Never once in high school did I ever have a thought as to what I was “going to be” when I went out into the world.

It wasn’t a problem of low ambition; I was just too spazzed out to think of a “career.” To this day, that word seems strange to me. To have a profession, that means you have to be good at something. I respected that, but I knew I was going to have problems dealing with what it would take.

I was not anti-career — just unable to think past working the same kinds of jobs I had done for years. I had a lot of anger and frustration but next to no imagination or direction.

I knew I was a strange person and that a lot of conventional paths required more smarts, focus and common sense than I was ever going to be able to summon.

When I got a chance to audition for a band in 1981, and potentially be part of something that didn’t involve wearing an apron and punching a timecard, I went for it. I figured, at worst, I would be able to find another place later where I could get more low-skilled work.

Ever since then, my life has been a hustle, a prolonged improv. Rarely have I ever had a deal, contract or line of employment that lasted longer than two albums, a season or some other agreed-upon time period.

Whenever I start a new venture, there is some short-term euphoria. I have several weeks before I’ll need to start wondering if I will get more work from the outfit I’m currently involved with, or scramble to find something else.

Like someone with three broken ribs being asked if it hurts, I can smile and say that this is an “interesting” way to “make a living.” It keeps me “in the moment,” as the only sure thing is that there is no sure thing. My basic mode of operation is, as Iggy Pop once said at the beginning of his song “Bang Bang”: “This isn’t the right thing to do, so let’s go.”

For someone who places so much emphasis on purpose, I go about job acquisition like someone who seeks failure.
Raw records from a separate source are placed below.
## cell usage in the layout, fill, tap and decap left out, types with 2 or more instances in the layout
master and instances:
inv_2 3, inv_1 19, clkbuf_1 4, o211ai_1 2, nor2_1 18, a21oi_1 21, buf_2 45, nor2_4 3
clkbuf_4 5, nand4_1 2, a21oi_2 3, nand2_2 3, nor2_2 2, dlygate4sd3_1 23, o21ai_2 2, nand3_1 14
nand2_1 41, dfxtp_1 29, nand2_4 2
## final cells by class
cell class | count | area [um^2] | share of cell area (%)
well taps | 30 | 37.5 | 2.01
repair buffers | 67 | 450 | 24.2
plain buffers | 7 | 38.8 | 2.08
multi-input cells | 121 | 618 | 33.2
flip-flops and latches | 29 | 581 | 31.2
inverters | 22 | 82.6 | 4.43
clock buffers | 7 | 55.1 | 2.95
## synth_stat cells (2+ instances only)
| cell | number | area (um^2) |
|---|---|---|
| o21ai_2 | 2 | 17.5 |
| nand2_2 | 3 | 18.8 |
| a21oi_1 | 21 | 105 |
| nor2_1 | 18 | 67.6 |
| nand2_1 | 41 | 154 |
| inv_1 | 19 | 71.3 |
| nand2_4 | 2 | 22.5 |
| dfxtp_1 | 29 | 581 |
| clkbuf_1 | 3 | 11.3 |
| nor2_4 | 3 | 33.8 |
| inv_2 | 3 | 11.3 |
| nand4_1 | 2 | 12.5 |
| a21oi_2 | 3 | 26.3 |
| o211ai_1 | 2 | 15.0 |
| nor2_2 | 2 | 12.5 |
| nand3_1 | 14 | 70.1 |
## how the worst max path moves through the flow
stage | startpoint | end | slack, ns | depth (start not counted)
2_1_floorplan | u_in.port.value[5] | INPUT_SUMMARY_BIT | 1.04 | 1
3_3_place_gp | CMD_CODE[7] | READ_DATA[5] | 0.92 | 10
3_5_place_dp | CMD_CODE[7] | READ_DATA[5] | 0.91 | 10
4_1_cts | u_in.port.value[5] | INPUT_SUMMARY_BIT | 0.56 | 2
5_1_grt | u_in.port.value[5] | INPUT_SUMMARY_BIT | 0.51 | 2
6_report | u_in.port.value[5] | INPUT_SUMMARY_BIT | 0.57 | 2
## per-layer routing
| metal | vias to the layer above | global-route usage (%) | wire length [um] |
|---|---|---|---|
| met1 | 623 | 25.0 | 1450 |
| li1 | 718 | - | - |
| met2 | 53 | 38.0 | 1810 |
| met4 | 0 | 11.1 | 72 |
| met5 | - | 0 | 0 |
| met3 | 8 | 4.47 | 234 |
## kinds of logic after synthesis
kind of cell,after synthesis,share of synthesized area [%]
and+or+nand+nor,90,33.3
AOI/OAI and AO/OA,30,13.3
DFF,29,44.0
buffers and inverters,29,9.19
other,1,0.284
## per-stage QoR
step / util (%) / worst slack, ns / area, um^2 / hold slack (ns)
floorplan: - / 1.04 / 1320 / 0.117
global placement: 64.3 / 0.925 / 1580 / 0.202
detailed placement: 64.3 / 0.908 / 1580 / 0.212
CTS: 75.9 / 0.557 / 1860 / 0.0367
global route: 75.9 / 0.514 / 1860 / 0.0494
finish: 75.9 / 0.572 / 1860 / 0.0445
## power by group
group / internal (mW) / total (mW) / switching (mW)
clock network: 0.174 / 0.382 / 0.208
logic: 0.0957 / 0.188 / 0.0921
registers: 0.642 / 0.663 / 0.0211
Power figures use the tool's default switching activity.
==> src/design/adc_alarm_cfg.svh <==
/*
 * Offsets, field positions, reset values and widths of the alarm and
 * chain port block. Assumes byte addressing on a 32-bit APB.
 */
`ifndef ADC_ALARM_CFG_SVH
`define ADC_ALARM_CFG_SVH

// ----------------------------------------------------------------
// Widths
// ----------------------------------------------------------------
`define RESULT_W      16
`define HYST_W        8
`define SHIFT_W       32
`define CNT_W         6
`define ADDR_W        12
`define SRC_N         4

// ----------------------------------------------------------------
// Register byte offsets
// ----------------------------------------------------------------
`define OFS_CTRL      12'h000
`define OFS_HIGH_TH   12'h004
`define OFS_LOW_TH    12'h008
`define OFS_HYST      12'h00c
`define OFS_FLAGS     12'h010
`define OFS_RESULT    12'h014
`define OFS_COMMAND   12'h018

// ----------------------------------------------------------------
// Reset values and codes
// ----------------------------------------------------------------
`define RST_CTRL      5'h00
`define RST_HIGH_TH   16'hffff
`define RST_LOW_TH    16'h0000
`define RST_HYST      8'h00
`define FUNC_ALARM    2'h1
`define CMD_NOP       32'h0000_0000
`define FULL_FRAME    6'h20

// ----------------------------------------------------------------
// Alarm source index
// ----------------------------------------------------------------
`define SRC_IN_HIGH   0
`define SRC_IN_LOW    1
`define SRC_SUP_LOW   2
`define SRC_SUP_HIGH  3

`endif

==> src/design/adc_alarm_pkg.sv <==
/*
 * Types shared by the alarm and chain port block.
 * Assumes the constants header is included alongside.
 */
package adc_alarm_pkg;

    // ------------------------------------------------------------
    // Control register layout
    // ------------------------------------------------------------
    typedef struct packed {
        logic       append_flags;
        logic       supply_alarm_disable;
        logic       input_alarm_disable;
        logic [1:0] second_output_function_select;
    } output_port_control_s;

    // ------------------------------------------------------------
    // Alarm flag register layout
    // ------------------------------------------------------------
    typedef struct packed {
        logic [3:0] tripped;
        logic [3:0] active;
    } alarm_flags_s;

    // ------------------------------------------------------------
    // Serial link pins toward the device
    // ------------------------------------------------------------
    typedef struct packed {
        logic sdi;
        logic sclk;
        logic conversion_start_select;
    } serial_in_s;

    typedef enum logic {
        FRAME_IDLE = 1'b0,
        FRAME_XFER = 1'b1
    } frame_e;

endpackage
Like a dog with its nose to the ground, moving quickly in search of something to eat: This is how I am with employment. I am always looking, because nothing I am involved with has more than 12 months of certainty.
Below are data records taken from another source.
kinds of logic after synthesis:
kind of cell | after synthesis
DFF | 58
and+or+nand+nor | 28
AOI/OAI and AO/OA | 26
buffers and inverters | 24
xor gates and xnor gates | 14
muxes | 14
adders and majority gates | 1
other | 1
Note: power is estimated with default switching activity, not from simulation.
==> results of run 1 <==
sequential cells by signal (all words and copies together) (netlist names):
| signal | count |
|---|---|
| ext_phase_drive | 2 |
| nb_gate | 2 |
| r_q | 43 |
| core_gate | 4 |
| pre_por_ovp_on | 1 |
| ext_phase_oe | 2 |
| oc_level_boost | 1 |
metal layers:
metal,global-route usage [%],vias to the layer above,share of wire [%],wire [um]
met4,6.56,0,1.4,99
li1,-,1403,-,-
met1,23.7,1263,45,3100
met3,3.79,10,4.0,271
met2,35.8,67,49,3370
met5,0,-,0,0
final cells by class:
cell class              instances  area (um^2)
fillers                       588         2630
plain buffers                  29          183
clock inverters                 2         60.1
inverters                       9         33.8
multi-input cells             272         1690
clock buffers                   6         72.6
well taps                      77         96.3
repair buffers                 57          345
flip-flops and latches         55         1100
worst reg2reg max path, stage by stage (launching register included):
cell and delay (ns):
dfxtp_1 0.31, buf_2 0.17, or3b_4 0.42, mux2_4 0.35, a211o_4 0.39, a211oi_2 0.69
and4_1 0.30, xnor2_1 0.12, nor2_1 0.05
--- config.mk ---
export PLATFORM = sky130hd
export DESIGN_NAME = supply_pin_cfg_regs
export DESIGN_NICKNAME = d
export VERILOG_FILES = /design/src/design/supply_pin_cfg_pkg.sv /design/src/design/supply_pin_cfg_regs.sv
export SDC_FILE = /design/constraint.sdc
export NUM_CORES = 1
export LEC_CHECK = 0
export BUFFER_PORTS_ARGS = -buffer_cell sky130_fd_sc_hd__buf_2
export CAP_MARGIN = 20
export CORE_UTILIZATION = 57
export CTS_BUF_LIST = sky130_fd_sc_hd__clkbuf_2
export DETAILED_ROUTE_END_ITERATION = 10
export GPL_TIMING_DRIVEN = 0
export HOLD_SLACK_MARGIN = 0.15
export PLACE_DENSITY = 0.95
export SYNTH_ARGS = -nofsm -noshare
export SYNTH_HDL_FRONTEND = slang
export SYNTH_SLANG_ARGS = --single-unit
--- constraint.sdc ---
create_clock -name clk -period 2.76 [get_ports clk]
set_input_delay 0.828 -clock clk [delete_from_list [all_inputs] [get_ports clk]]
set_output_delay 0.828 -clock clk [all_outputs]
set_load 0.01 [all_outputs]
$ cat src/design/cbt_pkg.sv
// Register map, field layout and reset values for the CAN configuration and bit-timing block
package cbt_pkg;
    localparam logic [31:0] CBT_MCR_ADDR        = 32'h0017_0000;
    localparam logic [31:0] CBT_CTRL_ADDR       = 32'h0017_0004;
    localparam logic [31:0] CBT_IRQ_STATUS_ADDR = 32'h0017_0008;
    localparam logic [31:0] CBT_IRQ_MASK_ADDR   = 32'h0017_000C;
    localparam logic [31:0] CBT_ADDR_MASK       = 32'h00FF_FFFC;

    localparam int CBT_MOD_DIS_POS   = 31;
    localparam int CBT_FRZ_POS       = 30;
    localparam int CBT_HALT_POS      = 28;
    localparam int CBT_NOTRDY_POS    = 27;
    localparam int CBT_FRZACK_POS    = 24;
    localparam int CBT_PRIV_POS      = 23;
    localparam int CBT_LPACK_POS     = 20;
    localparam int CBT_LASTMB_LSB    = 0;
    localparam int CBT_PRESC_LSB     = 24;
    localparam int CBT_JUMP_LSB      = 22;
    localparam int CBT_PS1_LSB       = 19;
    localparam int CBT_PS2_LSB       = 16;
    localparam int CBT_BOFF_EN_POS   = 15;
    localparam int CBT_ERR_EN_POS    = 14;
    localparam int CBT_CLKSRC_POS    = 13;
    localparam int CBT_LPB_POS       = 12;
    localparam int CBT_SMP_POS       = 7;
    localparam int CBT_RECOVER_POS   = 6;
    localparam int CBT_IRQ_LPACK_POS = 0;
    localparam int CBT_IRQ_BOFF_POS  = 1;
    localparam int CBT_IRQ_ERR_POS   = 2;

    // Writable bit masks for each register
    localparam logic [31:0] CBT_MCR_WMASK       = 32'hD080_000F;
    localparam logic [31:0] CBT_CTRL_WMASK      = 32'hFFFF_F0C7;
    localparam logic [31:0] CBT_CTRL_ANYTIME    = 32'h0000_C040;
    localparam logic [31:0] CBT_IRQ_WMASK       = 32'h0000_0007;

    localparam logic [31:0] CBT_MCR_RESET       = 32'hD000_000F;
    localparam logic [31:0] CBT_CTRL_RESET      = 32'h0000_0000;
    localparam logic [31:0] CBT_IRQ_MASK_RESET  = 32'h0000_0000;

    localparam logic [1:0] CBT_RESP_OKAY   = 2'b00;
    localparam logic [1:0] CBT_RESP_SLVERR = 2'b10;
    localparam logic [1:0] CBT_RESP_DECERR = 2'b11;

    typedef enum logic [2:0] {
        CBT_RUN      = 3'b001,
        CBT_DRAINING = 3'b010,
        CBT_DISABLED = 3'b100
    } cbt_mode_t;
endpackage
Even L.A. Weekly or KCRW could do just fine without me. Either of these fine establishments could cut me loose tomorrow. As much as I love these jobs, they’re week-to-week.

This way of living has made me far more resourceful and bold than I ever thought I was capable of as a young person.

Sometimes things are going incredibly well, until they aren’t, and that’s when everything becomes more vivid, as if I had been staving off the eventuality of no job in the opium den of employment.

Last year, I devoted about half the year to a television show. It took from me and all the others who worked on it everything we had. It was nothing but good — involving, challenging and exhausting.

Almost immediately upon wrapping out of the last day, we all started wondering if we were going to be back together again in a few months, to beat ourselves up and make another season of fantastic content.

It took a while but eventually we found out that our collective services would no longer be needed. The network had moved on. All of us scattered like flying shrapnel in search of another job.

For me, it was all but impossible not to take the shove out the door personally. But that’s just emo dithering, which gets you nowhere. In the corporate world of live-and-die-by-numbers, I have learned that if you keep moving, you stand a chance. So that’s what I did.

Off I went into weeks of bicoastal conference calls, production meetings and pitches. 2014 ended with a foot in the door, which is as good as a piton in the side of the mountain. Better than nothing, but no guarantee.

As much as I dislike the anxiety, distraction and frustration all this can cause, it also generates a lot of excitement, and that keeps me sharp. I have decided, after all these years, that this is perhaps the best part. It is, in a way, like being a perpetual freshman — or maybe just a fuck-up who never got it together.

My parents both had it together to such a degree that one spent decades in one office building and the other in only two. They were both extraordinarily driven people, and while I have nothing but respect for what they did, I am not strong enough to withstand the bludgeoning that comes with it.

The idea of retirement, an essential component of that kind of employment, makes me think that, as much as you might like the job, it still has an adversarial, punishment/reward role in your life. The goal isn’t work but the cessation of work.

If all I do for a living is endure a regimen of torture until I can stop beating my head against the wall and settle down with some aspirin, then I think I should have been bolder and risked more.

This is why, no matter how hard any workday can be, I find a way to enjoy it. Because in my case, it’s always fleeting.